「それでは、演劇部門の表彰に移ります。まずは、個人賞の発表です」
徹司が、個人賞というものを意識をしなかったかといえば嘘になる。ただそれは、自分が賞に値する演技をしたという自信があるというわけではなく、誰でも受賞資格のある個人賞というものだけに、自分にも可能性があるかもしれない……という程度の、言ってみれば宝くじ購入者が当選を待つような心持ちだった。
「では、発表します。……3年A組、北条雷太役、桃井徹司さん。同じく3年A組、朝倉ナオ役、鈴本朋子さん。3年D組、波多野雪絵役、市山直美さん……」
わあっと自分の周囲が湧いたのを、徹司はややぼうっとした状態で聞いていた。自分の名前が呼ばれた、とは思うのだが、今ひとつ自分の耳に自信が持てず、周りをきょろきょろと見回した。

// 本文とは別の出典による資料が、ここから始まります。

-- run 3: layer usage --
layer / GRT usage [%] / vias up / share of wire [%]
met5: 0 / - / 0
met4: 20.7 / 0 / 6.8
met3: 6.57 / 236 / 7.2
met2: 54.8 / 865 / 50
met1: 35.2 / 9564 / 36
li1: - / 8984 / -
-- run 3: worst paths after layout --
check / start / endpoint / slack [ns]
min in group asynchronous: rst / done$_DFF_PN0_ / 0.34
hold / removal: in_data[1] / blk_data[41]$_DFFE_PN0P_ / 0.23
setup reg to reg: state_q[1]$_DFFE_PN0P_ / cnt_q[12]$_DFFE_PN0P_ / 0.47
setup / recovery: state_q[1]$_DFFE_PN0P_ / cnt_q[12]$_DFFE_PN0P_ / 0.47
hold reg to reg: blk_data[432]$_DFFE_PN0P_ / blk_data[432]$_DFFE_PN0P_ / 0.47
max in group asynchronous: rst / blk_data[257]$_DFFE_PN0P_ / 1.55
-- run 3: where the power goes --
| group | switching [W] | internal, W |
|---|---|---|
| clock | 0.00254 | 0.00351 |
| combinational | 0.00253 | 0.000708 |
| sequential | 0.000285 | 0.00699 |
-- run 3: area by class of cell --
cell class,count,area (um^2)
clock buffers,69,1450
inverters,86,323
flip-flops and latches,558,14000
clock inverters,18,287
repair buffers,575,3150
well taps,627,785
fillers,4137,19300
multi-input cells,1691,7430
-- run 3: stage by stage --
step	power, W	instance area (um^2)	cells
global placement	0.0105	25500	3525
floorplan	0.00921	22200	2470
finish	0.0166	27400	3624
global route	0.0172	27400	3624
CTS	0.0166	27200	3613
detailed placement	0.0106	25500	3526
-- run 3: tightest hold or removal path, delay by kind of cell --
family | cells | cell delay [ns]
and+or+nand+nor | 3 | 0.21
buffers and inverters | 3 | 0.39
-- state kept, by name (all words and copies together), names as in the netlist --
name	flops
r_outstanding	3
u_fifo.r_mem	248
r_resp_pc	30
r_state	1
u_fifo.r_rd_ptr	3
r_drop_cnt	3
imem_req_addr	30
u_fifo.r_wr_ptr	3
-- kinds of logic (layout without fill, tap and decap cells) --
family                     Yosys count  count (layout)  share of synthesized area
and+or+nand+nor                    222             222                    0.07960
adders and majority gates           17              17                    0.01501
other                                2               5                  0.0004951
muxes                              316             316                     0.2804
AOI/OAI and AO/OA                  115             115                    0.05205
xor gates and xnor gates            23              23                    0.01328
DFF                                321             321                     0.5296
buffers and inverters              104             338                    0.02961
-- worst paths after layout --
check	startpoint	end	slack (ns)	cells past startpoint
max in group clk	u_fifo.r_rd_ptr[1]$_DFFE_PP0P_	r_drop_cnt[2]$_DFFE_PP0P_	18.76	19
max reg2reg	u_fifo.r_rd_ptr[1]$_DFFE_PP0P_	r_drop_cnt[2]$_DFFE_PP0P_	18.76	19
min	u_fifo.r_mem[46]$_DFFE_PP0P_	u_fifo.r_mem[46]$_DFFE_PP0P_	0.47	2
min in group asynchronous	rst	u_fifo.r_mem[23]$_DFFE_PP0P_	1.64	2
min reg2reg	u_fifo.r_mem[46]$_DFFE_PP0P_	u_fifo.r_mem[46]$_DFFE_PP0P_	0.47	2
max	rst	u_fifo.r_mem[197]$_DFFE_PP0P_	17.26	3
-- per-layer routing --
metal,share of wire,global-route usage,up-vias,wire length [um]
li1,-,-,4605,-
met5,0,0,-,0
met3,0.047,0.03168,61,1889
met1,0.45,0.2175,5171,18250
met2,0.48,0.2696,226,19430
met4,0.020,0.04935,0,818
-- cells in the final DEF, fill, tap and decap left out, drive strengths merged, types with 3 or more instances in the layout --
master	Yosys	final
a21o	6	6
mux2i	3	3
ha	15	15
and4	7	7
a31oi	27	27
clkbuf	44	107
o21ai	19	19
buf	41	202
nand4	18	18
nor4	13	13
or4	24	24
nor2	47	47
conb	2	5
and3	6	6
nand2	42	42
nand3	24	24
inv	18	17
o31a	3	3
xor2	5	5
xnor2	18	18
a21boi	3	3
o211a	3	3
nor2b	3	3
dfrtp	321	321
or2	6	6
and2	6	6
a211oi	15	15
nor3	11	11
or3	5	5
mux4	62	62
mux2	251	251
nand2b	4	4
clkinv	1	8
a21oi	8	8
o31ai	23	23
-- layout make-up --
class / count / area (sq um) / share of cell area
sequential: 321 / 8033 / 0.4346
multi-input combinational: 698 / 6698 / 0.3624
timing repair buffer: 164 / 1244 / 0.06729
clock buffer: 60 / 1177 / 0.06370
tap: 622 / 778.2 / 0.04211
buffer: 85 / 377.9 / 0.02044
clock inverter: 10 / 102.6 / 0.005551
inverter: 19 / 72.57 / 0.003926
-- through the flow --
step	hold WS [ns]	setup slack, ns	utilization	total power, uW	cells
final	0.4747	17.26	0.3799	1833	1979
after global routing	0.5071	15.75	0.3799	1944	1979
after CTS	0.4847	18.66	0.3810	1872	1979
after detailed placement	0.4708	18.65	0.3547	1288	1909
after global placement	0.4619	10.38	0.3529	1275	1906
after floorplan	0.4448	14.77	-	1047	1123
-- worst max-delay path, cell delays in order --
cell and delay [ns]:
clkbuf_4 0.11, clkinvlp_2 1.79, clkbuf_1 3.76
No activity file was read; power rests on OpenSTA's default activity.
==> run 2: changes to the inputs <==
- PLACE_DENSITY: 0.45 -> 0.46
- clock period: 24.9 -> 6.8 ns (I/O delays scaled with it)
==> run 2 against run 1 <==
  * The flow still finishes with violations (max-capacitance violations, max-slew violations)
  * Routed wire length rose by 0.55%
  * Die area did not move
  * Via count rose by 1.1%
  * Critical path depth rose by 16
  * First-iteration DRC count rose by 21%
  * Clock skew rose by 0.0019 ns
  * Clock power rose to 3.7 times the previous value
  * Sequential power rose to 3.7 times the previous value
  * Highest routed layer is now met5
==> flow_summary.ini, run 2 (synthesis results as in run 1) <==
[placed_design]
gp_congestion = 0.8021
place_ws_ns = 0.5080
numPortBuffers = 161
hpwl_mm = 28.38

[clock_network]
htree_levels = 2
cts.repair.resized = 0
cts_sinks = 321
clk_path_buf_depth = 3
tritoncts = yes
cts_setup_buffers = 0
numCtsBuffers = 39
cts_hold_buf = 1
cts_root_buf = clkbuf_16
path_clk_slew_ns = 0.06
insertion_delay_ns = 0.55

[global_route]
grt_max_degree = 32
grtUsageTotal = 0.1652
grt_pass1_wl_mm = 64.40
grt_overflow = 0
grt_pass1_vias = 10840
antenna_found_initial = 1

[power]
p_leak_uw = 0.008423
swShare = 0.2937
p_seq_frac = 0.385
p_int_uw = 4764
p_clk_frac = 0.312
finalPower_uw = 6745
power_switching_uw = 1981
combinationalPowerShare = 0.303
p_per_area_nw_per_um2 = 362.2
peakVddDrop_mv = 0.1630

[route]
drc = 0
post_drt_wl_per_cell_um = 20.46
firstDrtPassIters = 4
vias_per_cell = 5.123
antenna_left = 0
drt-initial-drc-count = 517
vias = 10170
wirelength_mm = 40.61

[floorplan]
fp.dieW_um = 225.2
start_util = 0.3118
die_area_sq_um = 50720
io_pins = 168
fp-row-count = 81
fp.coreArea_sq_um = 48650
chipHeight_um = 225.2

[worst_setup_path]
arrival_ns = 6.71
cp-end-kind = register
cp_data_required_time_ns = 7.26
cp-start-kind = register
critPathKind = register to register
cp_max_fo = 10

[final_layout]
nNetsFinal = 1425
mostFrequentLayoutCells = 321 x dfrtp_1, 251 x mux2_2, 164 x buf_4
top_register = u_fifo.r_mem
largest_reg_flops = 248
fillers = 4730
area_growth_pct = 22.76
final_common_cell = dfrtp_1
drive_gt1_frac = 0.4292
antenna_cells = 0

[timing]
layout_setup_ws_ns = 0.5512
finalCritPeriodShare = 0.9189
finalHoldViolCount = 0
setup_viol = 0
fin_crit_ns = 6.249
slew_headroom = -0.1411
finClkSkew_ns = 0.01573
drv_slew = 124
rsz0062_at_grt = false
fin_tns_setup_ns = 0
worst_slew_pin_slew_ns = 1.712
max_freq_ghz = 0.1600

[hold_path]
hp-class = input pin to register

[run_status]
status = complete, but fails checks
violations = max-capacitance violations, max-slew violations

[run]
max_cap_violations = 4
File: src/rtl/des_key_schedule.sv
// des_key_schedule: iterative DES key schedule. A 64-bit key is reduced by
// PC-1 into C/D halves, then one subkey per clock is produced by rotating
// C/D and applying PC-2. All sixteen subkeys stay registered until the next
// accepted load. In decrypt mode the bank is filled in reverse order so the
// same encrypt datapath runs the inverse cipher.
// Optional feature: define DES_KEY_PARITY_CHECK_EN to reject keys whose bytes
// are not odd parity and to expose the parity_err output.
module des_key_schedule #(
  parameter int CLEAR_ON_LOAD = 1
) (
  input  logic        clk,
  input  logic        rst_n,
  input  logic [63:0] key_in,
  input  logic        decrypt,
  input  logic        key_load,
  output logic        busy,
  output logic        keys_valid,
  output logic [47:0] Key1,
  output logic [47:0] Key2,
  output logic [47:0] Key3,
  output logic [47:0] Key4,
  output logic [47:0] Key5,
  output logic [47:0] Key6,
  output logic [47:0] Key7,
  output logic [47:0] Key8,
  output logic [47:0] Key9,
  output logic [47:0] Key10,
  output logic [47:0] Key11,
  output logic [47:0] Key12,
  output logic [47:0] Key13,
  output logic [47:0] Key14,
  output logic [47:0] Key15,
  output logic [47:0] Key16
`ifdef DES_KEY_PARITY_CHECK_EN
  ,
  output logic        parity_err
`endif
);

  localparam logic [0:0] IDLE = 1'b0;
  localparam logic [0:0] GEN  = 1'b1;

  // Bit positions are DES-style: 1 = MSB of the source vector.
  localparam int PC1_TAB [56] = '{
    57, 49, 41, 33, 25, 17,  9,  1, 58, 50, 42, 34, 26, 18,
    10,  2, 59, 51, 43, 35, 27, 19, 11,  3, 60, 52, 44, 36,
    63, 55, 47, 39, 31, 23, 15,  7, 62, 54, 46, 38, 30, 22,
    14,  6, 61, 53, 45, 37, 29, 21, 13,  5, 28, 20, 12,  4
  };

  localparam int PC2_TAB [48] = '{
    14, 17, 11, 24,  1,  5,  3, 28, 15,  6, 21, 10,
    23, 19, 12,  4, 26,  8, 16,  7, 27, 20, 13,  2,
    41, 52, 31, 37, 47, 55, 30, 40, 51, 45, 33, 48,
    44, 49, 39, 56, 34, 53, 46, 42, 50, 36, 29, 32
  };

  function automatic logic [55:0] pc1(input logic [63:0] k);
    logic [55:0] r;
    r = '0;
    for (int i = 0; i < 56; i++) r[6'(55 - i)] = k[6'(64 - PC1_TAB[i])];
    return r;
  endfunction

  function automatic logic [47:0] pc2(input logic [55:0] cd);
    logic [47:0] r;
    r = '0;
    for (int i = 0; i < 48; i++) r[6'(47 - i)] = cd[6'(56 - PC2_TAB[i])];
    return r;
  endfunction

  function automatic logic [27:0] rotl(input logic [27:0] v, input logic two);
    return two ? {v[25:0], v[27:26]} : {v[26:0], v[27]};
  endfunction

  logic [0:0]  state;
  logic [3:0]  rnd;
  logic        mode;
  logic [27:0] c;
  logic [27:0] d;
  logic [47:0] sk [16];
  logic        single_shift;
  logic        load_ok;
  logic        load_bad;
  logic [27:0] c_nx;
  logic [27:0] d_nx;
  logic [3:0]  wr_idx;
  logic [55:0] pc1_key;

  // rnd is 4 bits, so round 16 is encoded as 0; wr_idx is the 0-based bank slot.
  assign single_shift = (rnd == 4'd1) || (rnd == 4'd2) || (rnd == 4'd9) || (rnd == 4'd0);
  assign c_nx         = rotl(c, !single_shift);
  assign d_nx         = rotl(d, !single_shift);
  assign wr_idx       = mode ? (4'd0 - rnd) : (rnd - 4'd1);
  assign pc1_key      = pc1(key_in);
  assign busy         = (state == GEN);

`ifdef DES_KEY_PARITY_CHECK_EN
  function automatic logic odd_parity(input logic [63:0] k);
    logic ok;
    ok = 1'b1;
    for (int i = 0; i < 8; i++) ok = ok & (^k[6'(i * 8) +: 8]);
    return ok;
  endfunction

  assign load_ok  = key_load && (state == IDLE) && odd_parity(key_in);
  assign load_bad = key_load && (state == IDLE) && !odd_parity(key_in);

  // Parity flag: set by a rejected load, cleared by a good load or reset.
  always_ff @(posedge clk) begin
    if (!rst_n)        parity_err <= 1'b0;
    else if (load_ok)  parity_err <= 1'b0;
    else if (load_bad) parity_err <= 1'b1;
  end
`else
  // Parity bits are simply dropped when checking is not built in.
  logic parity_unused;
  assign parity_unused = ^{key_in[56], key_in[48], key_in[40], key_in[32],
                           key_in[24], key_in[16], key_in[8],  key_in[0]};
  assign load_ok  = key_load && (state == IDLE);
  assign load_bad = 1'b0;
`endif

  // Control: accept loads in IDLE, count rounds in GEN, flag completion.
  always_ff @(posedge clk) begin
    if (!rst_n) begin
      state      <= IDLE;
      rnd        <= 4'd0;
      mode       <= 1'b0;
      keys_valid <= 1'b0;
    end else if (load_ok) begin
      state      <= GEN;
      rnd        <= 4'd1;
      mode       <= decrypt;
      keys_valid <= 1'b0;
    end else if (load_bad) begin
      keys_valid <= 1'b0;
    end else if (state == GEN) begin
      rnd <= rnd + 4'd1;
      if (rnd == 4'd0) begin
        state      <= IDLE;
        keys_valid <= 1'b1;
      end
    end
  end

  // C/D halves: PC-1 on load, rotated once per round.
  always_ff @(posedge clk) begin
    if (!rst_n) begin
      c <= '0;
      d <= '0;
    end else if (load_ok) begin
      c <= pc1_key[55:28];
      d <= pc1_key[27:0];
    end else if (state == GEN) begin
      c <= c_nx;
      d <= d_nx;
    end
  end

  // Subkey bank: optionally cleared on load, one slot written per round.
  always_ff @(posedge clk) begin
    if (!rst_n) begin
      for (int i = 0; i < 16; i++) sk[i] <= '0;
    end else if (load_ok) begin
      if (CLEAR_ON_LOAD != 0) begin
        for (int i = 0; i < 16; i++) sk[i] <= '0;
      end
    end else if (state == GEN) begin
      sk[wr_idx] <= pc2({c_nx, d_nx});
    end
  end

  assign Key1  = sk[0];
  assign Key2  = sk[1];
  assign Key3  = sk[2];
  assign Key4  = sk[3];
  assign Key5  = sk[4];
  assign Key6  = sk[5];
  assign Key7  = sk[6];
  assign Key8  = sk[7];
  assign Key9  = sk[8];
  assign Key10 = sk[9];
  assign Key11 = sk[10];
  assign Key12 = sk[11];
  assign Key13 = sk[12];
  assign Key14 = sk[13];
  assign Key15 = sk[14];
  assign Key16 = sk[15];

endmodule
File: src/rtl/apb_timer_slave.sv
// Purpose: APB slave exposing CTRL/LOAD/COUNT/STATUS around a prescaled down-counter with a level irq.
// Latency: every access completes WAIT_STATES cycles after ACCESS entry; irq follows expired by one cycle.
// Backpressure: pready held low for WAIT_STATES ACCESS cycles, high whenever the slave is not selected.
module apb_timer_slave #(
    parameter int WAIT_STATES = 1
) (
    input  logic        pclk,
    input  logic        preset,
    input  logic        psel,
    input  logic        penable,
    input  logic        pwrite,
    input  logic [11:0] paddr,
    input  logic [31:0] pwdata,
    output logic [31:0] prdata,
    output logic        pready,
    output logic        pslverr,
    output logic        irq
);

    localparam logic [2:0] WAIT_INIT  = 3'(WAIT_STATES);
    localparam logic [7:0] OFF_CTRL   = 8'h00;
    localparam logic [7:0] OFF_LOAD   = 8'h04;
    localparam logic [7:0] OFF_COUNT  = 8'h08;
    localparam logic [7:0] OFF_STATUS = 8'h0C;

    logic [2:0]  wait_cnt;
    logic [7:0]  offset;
    logic        setup_ph;
    logic        access_ph;
    logic        xfer_done;
    logic        off_ok;
    logic        wr_ctrl;
    logic        wr_load;
    logic        wr_status;
    logic [31:0] rd_val;

    logic        ctrl_en;
    logic        ctrl_auto_reload;
    logic        ctrl_irq_en;
    logic [7:0]  ctrl_prescale;
    logic [7:0]  presc_cnt;
    logic [31:0] load_val;
    logic [31:0] count_val;
    logic        expired;
    logic        tick;
    logic        expire;

    // Upper address bits are deliberately not decoded; registers alias every 256 bytes.
    logic        unused_paddr;
    assign unused_paddr = ^paddr[11:8];

    assign offset    = paddr[7:0];
    assign setup_ph  = psel & ~penable;
    assign access_ph = psel & penable;
    // A transfer never completes under reset, so an in-flight write is dropped.
    assign xfer_done = access_ph & (wait_cnt == 3'd0) & ~preset;

    assign wr_ctrl   = xfer_done & pwrite & (offset == OFF_CTRL);
    assign wr_load   = xfer_done & pwrite & (offset == OFF_LOAD);
    assign wr_status = xfer_done & pwrite & (offset == OFF_STATUS);

    assign tick   = ctrl_en & (presc_cnt == ctrl_prescale);
    assign expire = tick & (count_val == 32'd0);

    // Address decode and read mux; COUNT reflects the value before this cycle's tick.
    always_comb begin
        rd_val = 32'h0;
        off_ok = 1'b1;
        case (offset)
            OFF_CTRL:   rd_val = {16'h0, ctrl_prescale, 5'h0, ctrl_irq_en, ctrl_auto_reload, ctrl_en};
            OFF_LOAD:   rd_val = load_val;
            OFF_COUNT:  rd_val = count_val;
            OFF_STATUS: rd_val = {31'h0, expired};
            default:    off_ok = 1'b0;
        endcase
    end

    // Bus outputs: idle-safe defaults, data and error only in the completion cycle.
    always_comb begin
        pready  = 1'b1;
        pslverr = 1'b0;
        prdata  = 32'h0;
        if (!preset) begin
            if (access_ph) begin
                pready = (wait_cnt == 3'd0);
            end
            if (xfer_done) begin
                pslverr = ~off_ok;
                if (!pwrite && off_ok) begin
                    prdata = rd_val;
                end
            end
        end
    end

    // Wait-state counter: armed in SETUP, counts down through ACCESS; holds if psel drops.
    always_ff @(posedge pclk) begin
        if (preset) begin
            wait_cnt <= 3'd0;
        end else if (setup_ph) begin
            wait_cnt <= WAIT_INIT;
        end else if (access_ph && wait_cnt != 3'd0) begin
            wait_cnt <= wait_cnt - 3'd1;
        end
    end

    // Control register; a one-shot expiry turns the timer off unless software rewrites CTRL.
    always_ff @(posedge pclk) begin
        if (preset) begin
            ctrl_en          <= 1'b0;
            ctrl_auto_reload <= 1'b0;
            ctrl_irq_en      <= 1'b0;
            ctrl_prescale    <= 8'h0;
        end else if (wr_ctrl) begin
            ctrl_en          <= pwdata[0];
            ctrl_auto_reload <= pwdata[1];
            ctrl_irq_en      <= pwdata[2];
            ctrl_prescale    <= pwdata[15:8];
        end else if (expire && !ctrl_auto_reload) begin
            ctrl_en <= 1'b0;
        end
    end

    // Reload value register.
    always_ff @(posedge pclk) begin
        if (preset) begin
            load_val <= 32'h0;
        end else if (wr_load) begin
            load_val <= pwdata;
        end
    end

    // Down-counter; a LOAD write takes priority over the tick update.
    always_ff @(posedge pclk) begin
        if (preset) begin
            count_val <= 32'h0;
        end else if (wr_load) begin
            count_val <= pwdata;
        end else if (tick) begin
            if (count_val != 32'd0) begin
                count_val <= count_val - 32'd1;
            end else if (ctrl_auto_reload) begin
                count_val <= load_val;
            end
        end
    end

    // Prescaler: runs only while enabled, wraps to 0 on each tick, restarts on LOAD.
    always_ff @(posedge pclk) begin
        if (preset) begin
            presc_cnt <= 8'h0;
        end else if (wr_load) begin
            presc_cnt <= 8'h0;
        end else if (ctrl_en) begin
            presc_cnt <= tick ? 8'h0 : presc_cnt + 8'h1;
        end
    end

    // Sticky expiry flag, write-1-to-clear; a coincident expiry keeps it set.
    always_ff @(posedge pclk) begin
        if (preset) begin
            expired <= 1'b0;
        end else if (expire) begin
            expired <= 1'b1;
        end else if (wr_status && pwdata[0]) begin
            expired <= 1'b0;
        end
    end

    // Registered interrupt level.
    always_ff @(posedge pclk) begin
        if (preset) begin
            irq <= 1'b0;
        end else begin
            irq <= expired & ctrl_irq_en;
        end
    end

endmodule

みんなが、自分を見ている。やったなモモ、という声も聞こえる。さすがトッコ、という声も聞こえた。
――トッコ、そうだ、トッコも呼ばれていなかったか?
慌ててトッコを見る。目が合うと、朋子は大きく頷いた。二人の顔から、同時に笑みがこぼれた。
聞き違いではなく気のせいでもなく、自分が、個人賞をもらえるのだ。
「モモちゃん、おめでとう」
涼子の声に、徹司は体ごと振り向いた。
涼子も、実に嬉しそうな目で徹司を見つめていた。
「ありがとう、――栗橋さん」
この時ばかりは、徹司は照れもせずに涼子の目を見つめかえした。
「ほれモモ、表彰だぜ」
そんな徹司を、古兼が促した。徹司は慌てて立ち上がった。
体育館を見渡すと、この場に集まっている生徒全員が拍手をくれているのがわかった。
「行こ、モモちゃん」
朋子が歩き出す。徹司もその後について歩き出した。背中に受ける大勢の視線が、とても心地よかった。
壇上で賞状をもらう。
そして、振り向く。
またも、大きな拍手が起こった。
嬉しさと恥ずかしさで、徹司の表情は緩みっぱなしである。
「やったね、モモちゃん」
クラスの列に戻りながら、傍らの朋子がささやく。
「うん……。トッコのおかげだよ、ホントに」
「ありがと。でも、やっぱりモモちゃん頑張ったもの」
「頑張ったのは、みんな一緒だよ。――あとは」
「そうね、あとは――」
徹司と朋子は、再びA組の輪の中に入った。
司会の声が、響く。
「続いて、演劇部門の準アカデミー賞の発表です」
2位からの発表となるらしい。
どこだ。どのクラスだ。
徹司は、全神経を耳に集中させた。